Yeah, it’s hard when you rip a trophy out of the hands of an eight year old.

You can read more about that study at Can’t Economists Stay Away From Schools? Don’t They Have Enough Other Things To Do? and at Part Two Of “Can’t Economists Stay Away From Schools?” — My Worst Fears Realized.

Well, most of those same economists, with the addition of Roland G. Fryer, Jr, are back at it. This time, though, they’re applying the idea of “loss aversion” to teachers (thanks to the Shanker Blog for the tip).

In this new study, Enhancing the Efficacy of Teacher Incentives through Loss Aversion: A Field Experiment, they found that if they gave teachers several thousand dollars at the beginning of the year and told them they’d have to return it if their students didn’t do well on math tests, then students did better on those tests (though it doesn’t appear to me to be significantly better and it didn’t track results past one school year — I’d be interested in hearing from others more versed on statistics, and readers might be interested in The Best Resources For Understanding How To Interpret Education Research).

I questioned what kind of positive classroom culture a “loss aversion” strategy would create with students, and I wonder what kind of affect a similar plan with teachers would have on school culture. The usual kind of teacher merit pay is bad enough (see The Best Resources For Learning Why Teacher Merit Pay Is A Bad Idea), but it seems to me that this kind of threatened “take-away” strategy might even be more offensive. It seems to exemplify what behavioral economist Dan Ariely said as part of the National Research Council report criticizing the role of testing in education:

“These policies are treating humans like rats in a maze. We keep thinking about how to reorganize the cheese to get the rats to do what we want. People do so much more than that.”

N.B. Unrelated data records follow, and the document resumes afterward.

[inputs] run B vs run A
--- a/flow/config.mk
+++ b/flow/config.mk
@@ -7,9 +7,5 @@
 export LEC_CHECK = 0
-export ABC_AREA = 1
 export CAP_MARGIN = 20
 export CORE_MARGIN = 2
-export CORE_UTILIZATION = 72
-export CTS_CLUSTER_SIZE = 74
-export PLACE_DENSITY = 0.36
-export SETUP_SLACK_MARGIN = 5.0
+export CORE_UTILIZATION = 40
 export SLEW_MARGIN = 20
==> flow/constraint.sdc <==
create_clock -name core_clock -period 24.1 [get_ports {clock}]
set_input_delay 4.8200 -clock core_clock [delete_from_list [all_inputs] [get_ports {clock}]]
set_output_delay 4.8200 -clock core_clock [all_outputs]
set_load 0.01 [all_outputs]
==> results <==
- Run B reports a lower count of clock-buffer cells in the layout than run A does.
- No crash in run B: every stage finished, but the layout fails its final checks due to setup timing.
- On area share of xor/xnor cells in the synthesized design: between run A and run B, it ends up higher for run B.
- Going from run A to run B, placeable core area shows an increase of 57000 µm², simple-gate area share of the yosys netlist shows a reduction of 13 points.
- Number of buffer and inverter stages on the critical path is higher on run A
==> inputs of try-cedar <==
==> flow/design.v (excerpt) <==
module ted
(
	input         clk,				 
	input         reset,
	input  [15:0] addr_in,
	output [15:0] addr_out,
	input   [7:0] data_in,
	output  [7:0] data_out,
	input         rw,
	output        cpuclk,			 
	output  [6:0] color,				 
	output        csync,
	output reg    hsync,
	output reg    vsync,
	output reg    hblank,
	output reg    vblank_out,
	input         wide,
	output        ce_pix,
	output        irq,
	output        ba,
	output reg    cs_io,
	output reg    cs_ram,
	output reg    cs0,
	output reg    cs1,
	output reg    aec,
	output  [4:0] snd,
	output        pal,
	input   [7:0] k,
	input   [1:0] tvmode,
	output        cpuenable			 
);
make LEC_CHECK=0 CAP_MARGIN=20 CORE_MARGIN=2 CORE_UTILIZATION=72 CTS_CLUSTER_DIAMETER=359 PLACE_DENSITY_LB_ADDON=0.0 SLEW_MARGIN=20 TNS_END_PERCENT=5 finish   # period 6.13 ns
run.sh (not shown) runs the stock make flow with config.mk's settings and CLKGATE_MAP_FILE=.
==> try-willow: changes against try-cedar <==
==> flow/config.mk (replaced) <==
export PLATFORM = sky130hd
export DESIGN_NAME = ted
export DESIGN_NICKNAME = ted
export VERILOG_FILES = /design/flow/design.v
export SDC_FILE = /design/flow/constraint.sdc
export NUM_CORES = 4
export LEC_CHECK = 0
export CAP_MARGIN = 20
export CORE_MARGIN = 2
export CORE_UTILIZATION = 70
export SETUP_SLACK_MARGIN = 0.5
export SLEW_MARGIN = 20
==> flow/constraint.sdc (replaced) <==
create_clock -name core_clock -period 3.73 [get_ports {clk}]
set_input_delay 0.7460 -clock core_clock [delete_from_list [all_inputs] [get_ports {clk}]]
set_output_delay 0.7460 -clock core_clock [all_outputs]
set_load 0.01 [all_outputs]
==> try-yarrow: changes against try-cedar <==
==> flow/config.mk (replaced) <==
export PLATFORM = sky130hd
export DESIGN_NAME = ted
export DESIGN_NICKNAME = ted
export VERILOG_FILES = /design/flow/design.v
export SDC_FILE = /design/flow/constraint.sdc
export NUM_CORES = 4
export LEC_CHECK = 0
export ABC_AREA = 1
export CAP_MARGIN = 0
export CORE_ASPECT_RATIO = 0.7
export CORE_MARGIN = 2
export CORE_UTILIZATION = 72
export CTS_CLUSTER_DIAMETER = 365
export CTS_CLUSTER_SIZE = 11
export PLACE_DENSITY = 0.39
export SETUP_SLACK_MARGIN = 0.99
export SLEW_MARGIN = 20
export TNS_END_PERCENT = 5
==> flow/constraint.sdc (replaced) <==
create_clock -name core_clock -period 3.31 [get_ports {clk}]
set_input_delay 0.6620 -clock core_clock [delete_from_list [all_inputs] [get_ports {clk}]]
set_output_delay 0.6620 -clock core_clock [all_outputs]
set_load 0.01 [all_outputs]
==> try-zinc: changes against try-cedar <==
==> flow/config.mk (replaced) <==
export PLATFORM = sky130hd
export DESIGN_NAME = ted
export DESIGN_NICKNAME = ted
export VERILOG_FILES = /design/flow/design.v
export SDC_FILE = /design/flow/constraint.sdc
export NUM_CORES = 4
export LEC_CHECK = 0
export ABC_AREA = 1
export CAP_MARGIN = 20
export CORE_MARGIN = 2
export CORE_UTILIZATION = 40
export CTS_CLUSTER_DIAMETER = 332
export GPL_TIMING_DRIVEN = 0
export SETUP_SLACK_MARGIN = 1.83
export SLEW_MARGIN = 35
==> flow/constraint.sdc (replaced) <==
create_clock -name core_clock -period 10.0 [get_ports {clk}]
set_input_delay 2.0000 -clock core_clock [delete_from_list [all_inputs] [get_ports {clk}]]
set_output_delay 2.0000 -clock core_clock [all_outputs]
set_load 0.01 [all_outputs]
==> flow_metrics.env <==
# physical design summary
export IMPL_run_status="complete, no violations"
export IMPL_postRouteWirelength_um=183000
export IMPL_seq_power_share=0.494
export IMPL_tightest_slew_ns=1.31
export IMPL_ys_top_cells_by_count="1869 x nand2_1, 1193 x dfxtp_1, 948 x a21oi_1"
export IMPL_hp_start="resetCnt3Irq"
export IMPL_warnings=69
export IMPL_place_hpwl_um=113000
export IMPL_p_clk_mw=12.3
export IMPL_clkPwrFrac=0.477
export IMPL_cp_arrival_ns=3.83
export IMPL_die_y_um=275
export IMPL_coreArea_sq_um=72800
export IMPL_ys_sh_mux=0.0367
export IMPL_finalNetCount=6555
export IMPL_inverters=53
export IMPL_min_to="Cnt3Irq"
export IMPL_grt_use_total=0.467
export IMPL_layout_cells_non_filler=7536
export IMPL_die_area_sq_um=75700
The numbers above come from try-willow.

==> flow_metrics.env <==
# physical design summary
export IMPL_coreArea_sq_um=71100
export IMPL_place_hpwl_um=101000
export IMPL_ys_sh_mux=0.0367
export IMPL_min_to="Cnt2Irq"
export IMPL_cp_arrival_ns=3.24
export IMPL_hp_start="resetCnt2Irq"
export IMPL_die_y_um=271
export IMPL_ys_top_cells_by_count="1869 x nand2_1, 1193 x dfxtp_1, 948 x a21oi_1"
export IMPL_clkPwrFrac=0.474
export IMPL_layout_cells_non_filler=7402
export IMPL_die_area_sq_um=73600
export IMPL_run_status="complete, no violations"
export IMPL_inverters=53
export IMPL_postRouteWirelength_um=162000
export IMPL_warnings=92
export IMPL_tightest_slew_ns=1.14
export IMPL_grt_use_total=0.422
export IMPL_p_clk_mw=7.38
The numbers above come from try-cedar.

==> flow_metrics.env <==
# physical design summary
export IMPL_run_status="complete, no violations"
export IMPL_die_y_um=227
export IMPL_hp_start="reset"
export IMPL_die_area_sq_um=73400
export IMPL_postRouteWirelength_um=196000
export IMPL_ys_top_cells_by_count="1732 x nor2_1, 1193 x dfxtp_1, 1020 x o21ai_0"
export IMPL_grt_use_total=0.488
export IMPL_seq_power_share=0.523
export IMPL_coreArea_sq_um=70100
export IMPL_clkPwrFrac=0.436
export IMPL_grt_remaining_overflow=0
export IMPL_finalNetCount=7362
export IMPL_place_hpwl_um=120000
export IMPL_inverters=551
export IMPL_tightest_slew_ns=1.32
export IMPL_warnings=74
export IMPL_min_to="ch1stateclk_prev"
export IMPL_p_clk_mw=12.0
The numbers above come from try-yarrow.

==> flow_metrics.env <==
# physical design summary
export IMPL_setup_viol=0
export IMPL_clkPwrFrac=0.496
export IMPL_ys_top_cells_by_count="1732 x nor2_1, 1193 x dfxtp_1, 1020 x o21ai_0"
export IMPL_hp_start="resetCnt1Irq"
export IMPL_layout_cells_non_filler=9143
export IMPL_place_hpwl_um=147000
export IMPL_warnings=41
export IMPL_cp_max_fo=10
export IMPL_coreArea_sq_um=127000
export IMPL_run_status="complete, no violations"
export IMPL_inverters=547
export IMPL_ys_cells=7150
export IMPL_ys_sh_mux=0
export IMPL_die_area_sq_um=131000
export IMPL_synth_net_count=7225
export IMPL_p_clk_mw=5.07
export IMPL_cp_arrival_ns=3.89
export IMPL_post_cts_resized=0
export IMPL_seq_power_share=0.466
export IMPL_grt_use_total=0.291
export IMPL_die_y_um=362
The numbers above come from try-zinc.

Abraham Maslow said “If you only have a hammer, you tend to see every problem as a nail.” It seems to me that many (though not all) economists see teachers and students only through the lens of financial incentives.

If these economists have money they want to spend on seeing what improves academic achievement in schools, I’ve shared my suggestions for how they spend it in a Washington Post column.

I also wonder how the professors who wrote the study would feel if their salaries incorporated a loss aversion component?

I suspect they might say their situation is different because, as they claim in their study, “teacher quality and aptitude has declined significantly in the past 40 years,” so we K-12 teachers are the ones who need this kind of program — not them.